My voice box doesn't calculate, doesn't know the meaning
of the word, and sounds are spirited away 
speaking of which 

we'd never known peace, either
had but spoken 
the word 

and as we lost what words
must be uttered 
between us 

their sounds drifted apart, a 
part, a pa
rt

our lips moved, the snippets of sound 
spirited away, we knew 
what we couldn't say 

because we'd found, of simplest division 
the soundless, wordless art 
of the art. 

back


Duane LOCKE



LUNA MOTH ON DAY OF ECLIPSE*

A luna moth on my backdoor screen.
I wonder how much of her one day on earth is left.

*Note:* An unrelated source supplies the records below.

### src/include/core_defines.svh
`ifndef CORE_DEFINES_SVH
`define CORE_DEFINES_SVH

// Datapath widths
`define DATA_WIDTH      32
`define INSTR_WIDTH     32
// Counts instructions, not bytes
`define PC_WIDTH        16

// Register file
`define REG_COUNT       8
`define REG_ADDR_WIDTH  3

// Reorder buffer, entry count a power of two
`define ROB_ENTRIES     4
`define ROB_ID_WIDTH    2

// Cycles from MUL issue to MUL result
`define MUL_LATENCY     3

// Instruction fields
// Register fields take 3 bits each, MSBs at 27, 23 and 19
`define OPCODE_MSB      31
`define OPCODE_LSB      28
`define RD_LSB          25
`define RS1_LSB         21
`define RS2_LSB         17
// Low bits, sign-extended in decode
`define IMM_WIDTH       16

`endif
### src/core_pkg.sv
`include "core_defines.svh"

package core_pkg;

    // Top four bits of every instruction
    typedef enum logic [3:0] {
        OP_NOP  = 4'h0,
        OP_ADD  = 4'h1,
        OP_SUB  = 4'h2,
        OP_AND  = 4'h3,
        OP_OR   = 4'h4,
        OP_XOR  = 4'h5,
        OP_ADDI = 4'h6,
        OP_MUL  = 4'h7,
        OP_BEQ  = 4'h8
    } opcode_t;

    // Decode to ALU
    typedef struct packed {
        opcode_t                        op;
        logic [`DATA_WIDTH-1:0]         src1;
        logic [`DATA_WIDTH-1:0]         src2;
        // Already sign-extended
        logic [`DATA_WIDTH-1:0]         imm;
        logic [`REG_ADDR_WIDTH-1:0]     dest;
        logic [`PC_WIDTH-1:0]           pc;
        logic [`ROB_ID_WIDTH-1:0]       rob_id;
    } alu_op_t;

    // Decode to MUL
    // pc rides along for the commit port
    typedef struct packed {
        logic [`DATA_WIDTH-1:0]         src1;
        logic [`DATA_WIDTH-1:0]         src2;
        logic [`REG_ADDR_WIDTH-1:0]     dest;
        logic [`PC_WIDTH-1:0]           pc;
        logic [`ROB_ID_WIDTH-1:0]       rob_id;
    } mul_op_t;

    // Finished result, ALU or MUL into the reorder buffer
    typedef struct packed {
        logic [`ROB_ID_WIDTH-1:0]       rob_id;
        logic [`REG_ADDR_WIDTH-1:0]     dest;
        logic [`DATA_WIDTH-1:0]         data;
        logic [`PC_WIDTH-1:0]           pc;
    } completion_t;

endpackage

### src/decode_stage.sv
`include "core_defines.svh"

module decode_stage
    import core_pkg::*;
(
    input   logic                           clock,
    input   logic                           arst_n,

    // From fetch
    input   logic                           fetch_valid,
    input   logic   [`INSTR_WIDTH-1:0]      fetch_instr,
    input   logic   [`PC_WIDTH-1:0]         fetch_pc,

    // Flush from the ALU
    input   logic                           take_branch,

    // Reorder buffer state
    input   logic                           rob_full,
    input   logic   [`ROB_ID_WIDTH-1:0]     rob_tail,

    // Commit port, writes the register file
    input   logic                           commit_valid,
    input   logic   [`REG_ADDR_WIDTH-1:0]   commit_dest,
    input   logic   [`DATA_WIDTH-1:0]       commit_data,
    input   logic   [`ROB_ID_WIDTH-1:0]     commit_tag,

    // Stall level back to fetch
    output  logic                           decode_stall,

    // Issue
    output  logic                           alu_issue,
    output  alu_op_t                        alu_req,
    output  logic                           mul_issue,
    output  mul_op_t                        mul_req,
    output  logic                           rob_alloc
);

// Architectural registers
logic [`DATA_WIDTH-1:0]     regs_q      [`REG_COUNT];
// Scoreboard, pending bit and owning ROB slot per register
logic [`REG_COUNT-1:0]      pending_q;
logic [`ROB_ID_WIDTH-1:0]   owner_q     [`REG_COUNT];

opcode_t                    op;
logic [`REG_ADDR_WIDTH-1:0] rd;
logic [`REG_ADDR_WIDTH-1:0] rs1;
logic [`REG_ADDR_WIDTH-1:0] rs2;
logic [`DATA_WIDTH-1:0]     imm;
logic                       uses_rs1;
logic                       uses_rs2;
logic                       writes_rd;
logic                       is_mul;
logic                       src_busy;
logic                       can_issue;

//////////////////////////////////////////////////
// Field extraction

assign op  = opcode_t'(fetch_instr[`OPCODE_MSB:`OPCODE_LSB]);
assign rd  = fetch_instr[`RD_LSB +: `REG_ADDR_WIDTH];
assign rs1 = fetch_instr[`RS1_LSB +: `REG_ADDR_WIDTH];
assign rs2 = fetch_instr[`RS2_LSB +: `REG_ADDR_WIDTH];
assign imm = {{(`DATA_WIDTH-`IMM_WIDTH){fetch_instr[`IMM_WIDTH-1]}},
              fetch_instr[`IMM_WIDTH-1:0]};

// Operand usage per opcode
// Unknown codes behave as NOP
assign uses_rs2  = op inside {OP_ADD, OP_SUB, OP_AND, OP_OR, OP_XOR, OP_MUL, OP_BEQ};
assign uses_rs1  = uses_rs2 || (op == OP_ADDI);
assign writes_rd = uses_rs1 && (op != OP_BEQ);
assign is_mul    = (op == OP_MUL);

//////////////////////////////////////////////////
// Issue control

// Wait until every source has committed
assign src_busy  = (uses_rs1 && pending_q[rs1]) || (uses_rs2 && pending_q[rs2]);
assign can_issue = !src_busy && !rob_full && !take_branch;

assign decode_stall = fetch_valid && !can_issue;
assign alu_issue    = fetch_valid && can_issue && !is_mul;
assign mul_issue    = fetch_valid && can_issue && is_mul;
// BEQ and NOP take no slot
assign rob_alloc    = (alu_issue || mul_issue) && writes_rd;

// Requests built straight from the register file
always_comb begin
    alu_req.op     = op;
    alu_req.src1   = regs_q[rs1];
    alu_req.src2   = regs_q[rs2];
    alu_req.imm    = imm;
    alu_req.dest   = rd;
    alu_req.pc     = fetch_pc;
    alu_req.rob_id = rob_tail;

    mul_req.src1   = regs_q[rs1];
    mul_req.src2   = regs_q[rs2];
    mul_req.dest   = rd;
    mul_req.pc     = fetch_pc;
    mul_req.rob_id = rob_tail;
end

//////////////////////////////////////////////////
// Register file and scoreboard update

always_ff @(posedge clock or negedge arst_n) begin
    if (!arst_n) begin
        for (int i = 0; i < `REG_COUNT; i++) begin
            regs_q[i]  <= '0;
            owner_q[i] <= '0;
        end
        pending_q <= '0;
    end else begin
        if (commit_valid) begin
            regs_q[commit_dest] <= commit_data;
            // Release only by the youngest writer
            if (owner_q[commit_dest] == commit_tag) begin
                pending_q[commit_dest] <= 1'b0;
            end
        end
        // New writer wins over a same-cycle release
        if (rob_alloc) begin
            pending_q[rd] <= 1'b1;
            owner_q[rd]   <= rob_tail;
        end
    end
end

// One execution unit per instruction
assert property (@(posedge clock) disable iff (!arst_n) !(alu_issue && mul_issue));

endmodule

The phone rings. It's probably my neighbor
Telling me about the eclipse. She always

Does what is fashionable and popular.
She does not read poetry..

I don't answer the phone. Often I wish
I did not have a phone. As I observe

The pale green, I notice a damaged wing.
If something lives only one day in this world,

It cannot escape damage. The light
Behind the Luna's wings darkened.

The wings become as mystic as the greens
In El Greco. I'm entranced

By the white streaks on the border
Of the wings, streaks like El Greco saints.



HAMMOCK*

In this scrub oak hammock,
Spider webs strung from trunk to trunk.
I must kneel, crawl on black muck,
Not to disturb the spiders and their webs.
I crawl by the slim bodies of yellow mushrooms,
Red-gray lichen, the hiss of small, bright-colored snakes,
Beetles pushing dung balls, wild orchids
Sprouting from wood crumbles of a fallen tree.
I have not seen a person all day.
My face changed, became relaxed, friendly-
No longer tense as when watched by human eyes..
My clothes are stained with oozing black mud.
I'm extremely happy.



A VISITOR OR INTRUDER OR ENEMY OF LIFE*

A pudgy man wearing white shorts
Came in a white van to visit me.
He with great confidence and self-assurance
Talked about his belief
In cosmic flows, occult wisdom, purification rituals,
Psychics, Tarot cards.

Finally, a bluejay in a cedar
Made a noise.
It was a joy
To hear something real..

I think the bluejay believes in Tao.

back


Jack ANDERSON



After I Wrote*

the two previous lines
I thought they could serve
as a tribute to Dante,
whereupon I discovered
I could now speak
Hungarian
and so took on
the sacred mission
of translating Dante
into at long last
his true native tongue
the purest Hungarian,
and to demonstrate how
I've grown so attuned
to his thoughts and his words,
his Hungarian cadences,
I've decided to give you
this tiny sample,
this flawless rendering
of Dante's next two lines:

Family Circle*

Dad kicks mom
Mom smacks Junior
Junior pushes Sis
Sis punches Baby
Baby bites Dad
Dad batters Mom
Mom clobbers Junior
Junior pummels Sis
Sis scratches Baby
Baby bites Dad
So Dad goes berserk
Mom goes wild
Junior goes ape
Sis goes bananas
Baby bites Dad
Dad perverts Mom
Mom corrupts Junior
Junior degrades Sis
Sis defiles Baby
Baby bites Dad
And they all get VD
Hepatitis
And AIDS
So Dad stabs Mom
While Mom smothers Junior
And Junior bludgeons Sis
As Sis torches Baby
Who's just bitten Dad


It Is Easy*

It is easy to make an organ proud,
Easy to think that lace could be teeth,
That ghosts will rise up at movie showings,
And that every appointment will be wildly amorous.
It is easy to jumble pears and leeks,
Sins and peaches, sinners and fishermen,
And it would be easy but hasty to question a caterer's loyalty
Or to assume the soil is filled with terror.
It is easy to make a son out of wire.
A laugh can be reminiscent of sweetbreads or rice.
And monkeys and dreams are oddly close together.
It is easy to think of art when bacon fat is meant.
It is easy to confuse poetry with worms.
But fourteen lines can grow into a bell.